> What to produce
Your answer should repeat every line of the records below in which the word "layout" appears.
-- Opening Marker --
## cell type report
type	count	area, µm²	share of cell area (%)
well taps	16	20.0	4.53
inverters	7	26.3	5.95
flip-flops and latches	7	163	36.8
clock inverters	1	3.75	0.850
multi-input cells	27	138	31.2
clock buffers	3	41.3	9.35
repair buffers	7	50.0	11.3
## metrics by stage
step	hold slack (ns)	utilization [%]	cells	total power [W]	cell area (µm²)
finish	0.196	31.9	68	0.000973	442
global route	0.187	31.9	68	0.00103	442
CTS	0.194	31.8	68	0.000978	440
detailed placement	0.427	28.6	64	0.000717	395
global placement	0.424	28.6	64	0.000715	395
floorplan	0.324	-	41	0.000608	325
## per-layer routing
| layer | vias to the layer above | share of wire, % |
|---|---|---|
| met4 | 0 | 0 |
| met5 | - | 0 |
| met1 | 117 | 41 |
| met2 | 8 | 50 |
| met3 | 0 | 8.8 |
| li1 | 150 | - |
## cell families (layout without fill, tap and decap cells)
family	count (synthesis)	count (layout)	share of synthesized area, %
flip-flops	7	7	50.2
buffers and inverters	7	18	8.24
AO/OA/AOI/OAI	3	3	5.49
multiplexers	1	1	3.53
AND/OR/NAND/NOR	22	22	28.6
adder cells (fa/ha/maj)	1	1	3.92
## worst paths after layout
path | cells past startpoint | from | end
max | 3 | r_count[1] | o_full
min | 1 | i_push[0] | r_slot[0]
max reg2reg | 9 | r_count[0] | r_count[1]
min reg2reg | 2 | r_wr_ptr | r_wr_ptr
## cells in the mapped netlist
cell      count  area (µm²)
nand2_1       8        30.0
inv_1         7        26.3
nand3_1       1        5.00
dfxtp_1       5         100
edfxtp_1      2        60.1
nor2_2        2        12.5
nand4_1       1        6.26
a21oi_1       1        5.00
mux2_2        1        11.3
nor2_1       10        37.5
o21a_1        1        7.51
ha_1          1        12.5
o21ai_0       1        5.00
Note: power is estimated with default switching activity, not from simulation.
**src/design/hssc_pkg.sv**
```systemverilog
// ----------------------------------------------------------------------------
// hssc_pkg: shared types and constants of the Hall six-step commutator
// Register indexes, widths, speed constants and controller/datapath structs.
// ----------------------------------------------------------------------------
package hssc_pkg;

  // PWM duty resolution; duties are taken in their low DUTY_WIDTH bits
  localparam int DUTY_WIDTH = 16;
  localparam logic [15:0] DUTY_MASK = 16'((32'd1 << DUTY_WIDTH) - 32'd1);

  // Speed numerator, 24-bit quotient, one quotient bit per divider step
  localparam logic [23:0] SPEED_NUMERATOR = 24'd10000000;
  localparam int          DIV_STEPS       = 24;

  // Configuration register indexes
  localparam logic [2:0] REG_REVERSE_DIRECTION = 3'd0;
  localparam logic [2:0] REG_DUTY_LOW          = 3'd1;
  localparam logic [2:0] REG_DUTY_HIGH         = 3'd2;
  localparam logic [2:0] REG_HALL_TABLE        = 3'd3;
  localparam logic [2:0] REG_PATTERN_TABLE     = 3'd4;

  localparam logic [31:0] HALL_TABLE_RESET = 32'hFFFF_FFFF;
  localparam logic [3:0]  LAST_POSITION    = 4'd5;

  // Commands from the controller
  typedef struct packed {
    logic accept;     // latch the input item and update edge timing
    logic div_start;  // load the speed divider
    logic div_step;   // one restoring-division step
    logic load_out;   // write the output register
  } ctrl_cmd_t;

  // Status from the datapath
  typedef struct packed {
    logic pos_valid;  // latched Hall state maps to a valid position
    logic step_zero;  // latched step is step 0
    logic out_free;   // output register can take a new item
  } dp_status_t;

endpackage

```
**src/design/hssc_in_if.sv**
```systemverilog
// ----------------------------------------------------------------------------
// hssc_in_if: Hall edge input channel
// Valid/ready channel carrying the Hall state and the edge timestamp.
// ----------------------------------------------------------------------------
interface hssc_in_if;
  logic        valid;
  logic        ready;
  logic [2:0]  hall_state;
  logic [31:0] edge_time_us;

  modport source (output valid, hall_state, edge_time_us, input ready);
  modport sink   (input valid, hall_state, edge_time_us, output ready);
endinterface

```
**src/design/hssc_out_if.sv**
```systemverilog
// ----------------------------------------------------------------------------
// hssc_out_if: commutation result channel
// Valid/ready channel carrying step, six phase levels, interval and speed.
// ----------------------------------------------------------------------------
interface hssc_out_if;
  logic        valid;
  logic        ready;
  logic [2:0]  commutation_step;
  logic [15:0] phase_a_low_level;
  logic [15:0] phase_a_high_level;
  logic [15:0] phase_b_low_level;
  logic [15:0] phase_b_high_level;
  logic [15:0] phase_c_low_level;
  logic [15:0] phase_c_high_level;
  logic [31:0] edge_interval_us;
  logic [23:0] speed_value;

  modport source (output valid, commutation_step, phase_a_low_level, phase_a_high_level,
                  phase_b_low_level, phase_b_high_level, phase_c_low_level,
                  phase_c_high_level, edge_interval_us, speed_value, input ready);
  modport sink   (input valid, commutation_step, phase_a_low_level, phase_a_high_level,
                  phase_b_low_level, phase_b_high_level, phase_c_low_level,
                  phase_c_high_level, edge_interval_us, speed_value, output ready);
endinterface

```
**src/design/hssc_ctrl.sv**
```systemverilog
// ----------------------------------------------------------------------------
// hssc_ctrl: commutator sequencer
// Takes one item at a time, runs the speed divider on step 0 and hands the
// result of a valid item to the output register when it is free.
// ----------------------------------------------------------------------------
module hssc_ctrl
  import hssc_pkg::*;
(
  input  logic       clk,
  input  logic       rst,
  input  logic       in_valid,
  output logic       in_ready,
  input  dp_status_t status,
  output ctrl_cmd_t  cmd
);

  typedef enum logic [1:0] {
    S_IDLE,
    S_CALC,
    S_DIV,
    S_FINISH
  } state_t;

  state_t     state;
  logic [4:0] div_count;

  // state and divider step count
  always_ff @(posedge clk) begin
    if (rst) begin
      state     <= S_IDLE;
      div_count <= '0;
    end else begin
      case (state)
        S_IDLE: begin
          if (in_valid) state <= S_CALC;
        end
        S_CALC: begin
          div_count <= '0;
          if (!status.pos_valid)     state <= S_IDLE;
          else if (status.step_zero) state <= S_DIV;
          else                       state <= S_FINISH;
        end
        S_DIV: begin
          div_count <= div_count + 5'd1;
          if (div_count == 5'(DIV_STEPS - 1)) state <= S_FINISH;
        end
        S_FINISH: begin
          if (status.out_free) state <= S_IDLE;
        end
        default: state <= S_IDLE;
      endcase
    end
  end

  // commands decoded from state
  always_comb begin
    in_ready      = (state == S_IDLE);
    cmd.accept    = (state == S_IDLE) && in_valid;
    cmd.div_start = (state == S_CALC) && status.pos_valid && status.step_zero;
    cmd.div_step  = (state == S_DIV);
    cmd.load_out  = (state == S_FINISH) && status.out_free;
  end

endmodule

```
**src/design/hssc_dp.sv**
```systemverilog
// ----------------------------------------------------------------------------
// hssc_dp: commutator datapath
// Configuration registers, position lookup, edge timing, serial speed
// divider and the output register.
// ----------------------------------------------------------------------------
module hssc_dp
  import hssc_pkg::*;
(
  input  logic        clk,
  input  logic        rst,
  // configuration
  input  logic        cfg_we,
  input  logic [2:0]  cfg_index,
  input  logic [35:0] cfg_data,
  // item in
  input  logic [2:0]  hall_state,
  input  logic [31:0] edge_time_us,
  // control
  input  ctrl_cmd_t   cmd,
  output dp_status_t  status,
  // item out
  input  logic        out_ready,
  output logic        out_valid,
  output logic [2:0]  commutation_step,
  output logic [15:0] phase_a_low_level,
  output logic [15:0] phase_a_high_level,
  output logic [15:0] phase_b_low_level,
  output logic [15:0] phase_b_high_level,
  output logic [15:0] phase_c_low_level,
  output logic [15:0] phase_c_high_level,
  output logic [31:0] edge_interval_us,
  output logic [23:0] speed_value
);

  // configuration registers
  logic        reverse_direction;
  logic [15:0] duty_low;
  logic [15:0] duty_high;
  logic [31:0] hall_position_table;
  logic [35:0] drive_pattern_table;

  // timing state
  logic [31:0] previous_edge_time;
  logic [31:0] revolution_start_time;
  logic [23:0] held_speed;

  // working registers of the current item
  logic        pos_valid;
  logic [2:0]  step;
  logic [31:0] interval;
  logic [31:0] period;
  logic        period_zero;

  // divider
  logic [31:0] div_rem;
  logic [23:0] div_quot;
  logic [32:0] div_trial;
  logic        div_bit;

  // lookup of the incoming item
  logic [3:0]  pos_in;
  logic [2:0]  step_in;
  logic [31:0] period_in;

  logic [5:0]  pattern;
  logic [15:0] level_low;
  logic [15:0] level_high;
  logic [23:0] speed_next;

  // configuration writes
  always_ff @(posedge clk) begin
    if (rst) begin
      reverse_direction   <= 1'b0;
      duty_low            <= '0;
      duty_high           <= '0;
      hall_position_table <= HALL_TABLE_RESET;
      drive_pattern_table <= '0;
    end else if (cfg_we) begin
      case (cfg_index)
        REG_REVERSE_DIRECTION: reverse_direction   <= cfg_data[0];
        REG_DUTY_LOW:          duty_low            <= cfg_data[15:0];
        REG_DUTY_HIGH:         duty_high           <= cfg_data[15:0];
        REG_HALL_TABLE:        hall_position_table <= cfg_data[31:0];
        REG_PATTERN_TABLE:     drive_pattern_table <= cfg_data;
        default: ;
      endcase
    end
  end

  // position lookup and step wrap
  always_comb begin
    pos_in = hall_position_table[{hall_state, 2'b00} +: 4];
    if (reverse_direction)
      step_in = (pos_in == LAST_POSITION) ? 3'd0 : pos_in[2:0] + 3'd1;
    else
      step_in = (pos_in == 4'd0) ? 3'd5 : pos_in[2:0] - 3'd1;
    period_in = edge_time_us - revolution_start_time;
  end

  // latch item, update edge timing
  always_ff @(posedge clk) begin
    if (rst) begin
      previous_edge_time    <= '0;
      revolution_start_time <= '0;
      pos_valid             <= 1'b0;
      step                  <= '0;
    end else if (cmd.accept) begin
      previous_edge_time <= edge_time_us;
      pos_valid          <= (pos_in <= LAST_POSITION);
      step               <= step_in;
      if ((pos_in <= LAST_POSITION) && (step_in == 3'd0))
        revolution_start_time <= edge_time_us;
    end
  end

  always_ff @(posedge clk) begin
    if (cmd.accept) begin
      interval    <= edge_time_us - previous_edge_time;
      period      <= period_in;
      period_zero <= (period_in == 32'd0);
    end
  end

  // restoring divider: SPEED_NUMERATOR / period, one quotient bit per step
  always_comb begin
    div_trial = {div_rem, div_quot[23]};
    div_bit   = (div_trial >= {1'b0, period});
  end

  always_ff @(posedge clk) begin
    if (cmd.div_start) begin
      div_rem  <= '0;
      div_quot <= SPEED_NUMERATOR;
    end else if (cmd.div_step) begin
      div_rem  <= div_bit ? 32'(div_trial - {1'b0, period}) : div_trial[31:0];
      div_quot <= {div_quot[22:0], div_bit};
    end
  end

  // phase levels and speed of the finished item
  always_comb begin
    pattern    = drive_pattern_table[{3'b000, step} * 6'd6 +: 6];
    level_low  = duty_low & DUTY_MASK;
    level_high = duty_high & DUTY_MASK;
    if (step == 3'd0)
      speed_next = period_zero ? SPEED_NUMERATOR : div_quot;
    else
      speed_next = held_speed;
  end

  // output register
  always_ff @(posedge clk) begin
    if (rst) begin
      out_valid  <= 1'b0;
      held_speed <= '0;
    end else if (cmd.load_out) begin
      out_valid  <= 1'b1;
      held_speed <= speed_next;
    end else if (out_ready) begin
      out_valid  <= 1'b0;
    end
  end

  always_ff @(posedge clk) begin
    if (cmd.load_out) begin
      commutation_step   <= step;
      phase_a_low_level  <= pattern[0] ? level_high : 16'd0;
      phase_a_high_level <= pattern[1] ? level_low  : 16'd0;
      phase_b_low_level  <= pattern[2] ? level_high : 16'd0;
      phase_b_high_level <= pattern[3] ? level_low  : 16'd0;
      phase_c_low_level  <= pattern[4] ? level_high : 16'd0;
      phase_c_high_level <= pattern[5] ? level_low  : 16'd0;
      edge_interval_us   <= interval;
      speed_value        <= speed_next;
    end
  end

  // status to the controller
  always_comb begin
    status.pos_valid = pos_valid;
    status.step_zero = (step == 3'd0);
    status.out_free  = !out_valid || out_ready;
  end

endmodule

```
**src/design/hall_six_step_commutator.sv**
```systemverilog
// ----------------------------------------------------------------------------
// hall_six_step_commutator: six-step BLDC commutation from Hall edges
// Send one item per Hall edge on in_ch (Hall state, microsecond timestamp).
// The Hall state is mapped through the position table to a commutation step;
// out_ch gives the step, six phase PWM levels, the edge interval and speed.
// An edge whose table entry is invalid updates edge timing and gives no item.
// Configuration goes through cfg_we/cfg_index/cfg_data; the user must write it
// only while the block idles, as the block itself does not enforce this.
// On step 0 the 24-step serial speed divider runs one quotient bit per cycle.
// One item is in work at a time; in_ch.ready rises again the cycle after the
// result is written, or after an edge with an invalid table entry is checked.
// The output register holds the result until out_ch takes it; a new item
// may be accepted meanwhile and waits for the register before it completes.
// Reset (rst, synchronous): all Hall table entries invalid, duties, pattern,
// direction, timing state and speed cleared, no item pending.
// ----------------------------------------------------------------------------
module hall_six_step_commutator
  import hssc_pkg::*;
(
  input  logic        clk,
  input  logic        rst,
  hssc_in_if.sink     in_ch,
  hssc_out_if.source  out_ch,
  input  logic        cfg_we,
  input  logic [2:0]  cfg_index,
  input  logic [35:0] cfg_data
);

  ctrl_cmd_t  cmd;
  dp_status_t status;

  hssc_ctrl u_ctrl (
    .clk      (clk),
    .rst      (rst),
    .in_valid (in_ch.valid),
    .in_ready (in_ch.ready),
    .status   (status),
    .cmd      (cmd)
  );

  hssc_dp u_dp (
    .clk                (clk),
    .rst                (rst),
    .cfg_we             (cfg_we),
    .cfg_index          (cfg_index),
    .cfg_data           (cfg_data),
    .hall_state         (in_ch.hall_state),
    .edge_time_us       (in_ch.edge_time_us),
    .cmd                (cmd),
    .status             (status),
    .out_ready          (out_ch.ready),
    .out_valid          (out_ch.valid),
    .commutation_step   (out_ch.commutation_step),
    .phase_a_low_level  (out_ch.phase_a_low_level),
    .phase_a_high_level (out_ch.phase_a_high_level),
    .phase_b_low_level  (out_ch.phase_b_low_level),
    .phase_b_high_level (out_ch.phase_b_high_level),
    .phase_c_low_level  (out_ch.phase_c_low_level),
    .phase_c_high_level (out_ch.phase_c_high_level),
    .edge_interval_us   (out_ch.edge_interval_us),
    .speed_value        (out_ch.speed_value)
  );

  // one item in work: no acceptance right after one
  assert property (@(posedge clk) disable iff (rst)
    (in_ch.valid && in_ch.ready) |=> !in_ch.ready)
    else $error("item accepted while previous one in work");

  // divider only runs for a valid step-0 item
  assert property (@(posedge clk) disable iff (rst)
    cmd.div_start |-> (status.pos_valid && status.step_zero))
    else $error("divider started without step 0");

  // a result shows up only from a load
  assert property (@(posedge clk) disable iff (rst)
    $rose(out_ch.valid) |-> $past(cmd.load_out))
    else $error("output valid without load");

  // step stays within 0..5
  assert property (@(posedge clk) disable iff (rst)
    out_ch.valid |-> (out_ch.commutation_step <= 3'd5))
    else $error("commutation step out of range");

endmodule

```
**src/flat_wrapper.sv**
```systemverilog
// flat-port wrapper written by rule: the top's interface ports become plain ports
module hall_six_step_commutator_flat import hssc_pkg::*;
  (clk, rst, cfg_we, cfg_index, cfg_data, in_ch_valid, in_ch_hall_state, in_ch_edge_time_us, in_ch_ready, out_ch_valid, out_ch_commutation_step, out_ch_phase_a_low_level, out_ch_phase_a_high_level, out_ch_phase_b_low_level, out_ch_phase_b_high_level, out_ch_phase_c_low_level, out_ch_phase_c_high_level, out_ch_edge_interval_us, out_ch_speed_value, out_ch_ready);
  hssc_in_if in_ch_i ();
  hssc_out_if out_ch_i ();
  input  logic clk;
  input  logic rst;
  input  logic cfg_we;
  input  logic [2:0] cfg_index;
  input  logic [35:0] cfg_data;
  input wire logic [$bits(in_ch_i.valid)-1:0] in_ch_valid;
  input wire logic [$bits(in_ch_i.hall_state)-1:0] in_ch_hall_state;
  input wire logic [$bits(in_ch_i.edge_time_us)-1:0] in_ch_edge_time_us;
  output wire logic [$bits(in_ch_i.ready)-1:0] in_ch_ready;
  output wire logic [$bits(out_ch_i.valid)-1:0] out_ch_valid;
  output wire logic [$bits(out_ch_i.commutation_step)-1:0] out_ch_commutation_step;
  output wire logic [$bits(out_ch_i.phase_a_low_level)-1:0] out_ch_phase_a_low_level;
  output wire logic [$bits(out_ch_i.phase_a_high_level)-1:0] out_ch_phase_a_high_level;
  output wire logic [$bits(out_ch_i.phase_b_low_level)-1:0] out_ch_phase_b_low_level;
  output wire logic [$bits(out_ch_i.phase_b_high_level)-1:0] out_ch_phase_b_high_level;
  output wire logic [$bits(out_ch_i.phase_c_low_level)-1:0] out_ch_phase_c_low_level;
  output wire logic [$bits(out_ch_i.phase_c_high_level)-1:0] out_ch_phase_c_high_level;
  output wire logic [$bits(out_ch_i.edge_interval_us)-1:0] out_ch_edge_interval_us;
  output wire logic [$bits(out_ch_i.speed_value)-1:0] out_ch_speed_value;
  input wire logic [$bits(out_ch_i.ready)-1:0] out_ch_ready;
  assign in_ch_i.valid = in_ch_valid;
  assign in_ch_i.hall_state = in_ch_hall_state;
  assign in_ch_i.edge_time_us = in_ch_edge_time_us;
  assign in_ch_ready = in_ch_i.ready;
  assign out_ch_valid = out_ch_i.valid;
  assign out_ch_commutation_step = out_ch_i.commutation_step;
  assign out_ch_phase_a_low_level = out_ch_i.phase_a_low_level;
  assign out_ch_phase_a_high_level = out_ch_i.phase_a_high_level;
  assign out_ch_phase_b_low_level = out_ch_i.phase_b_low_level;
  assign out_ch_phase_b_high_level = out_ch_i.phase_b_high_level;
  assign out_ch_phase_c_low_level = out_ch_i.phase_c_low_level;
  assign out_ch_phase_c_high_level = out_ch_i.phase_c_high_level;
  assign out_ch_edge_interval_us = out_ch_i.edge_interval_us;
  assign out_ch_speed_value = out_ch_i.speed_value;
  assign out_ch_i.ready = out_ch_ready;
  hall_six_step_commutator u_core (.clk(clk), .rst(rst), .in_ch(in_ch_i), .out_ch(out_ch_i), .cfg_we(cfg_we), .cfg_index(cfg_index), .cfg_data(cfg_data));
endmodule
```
-- Closing Marker --
> Response
## cell families (layout without fill, tap and decap cells)
family	count (synthesis)	count (layout)	share of synthesized area, %
## worst paths after layout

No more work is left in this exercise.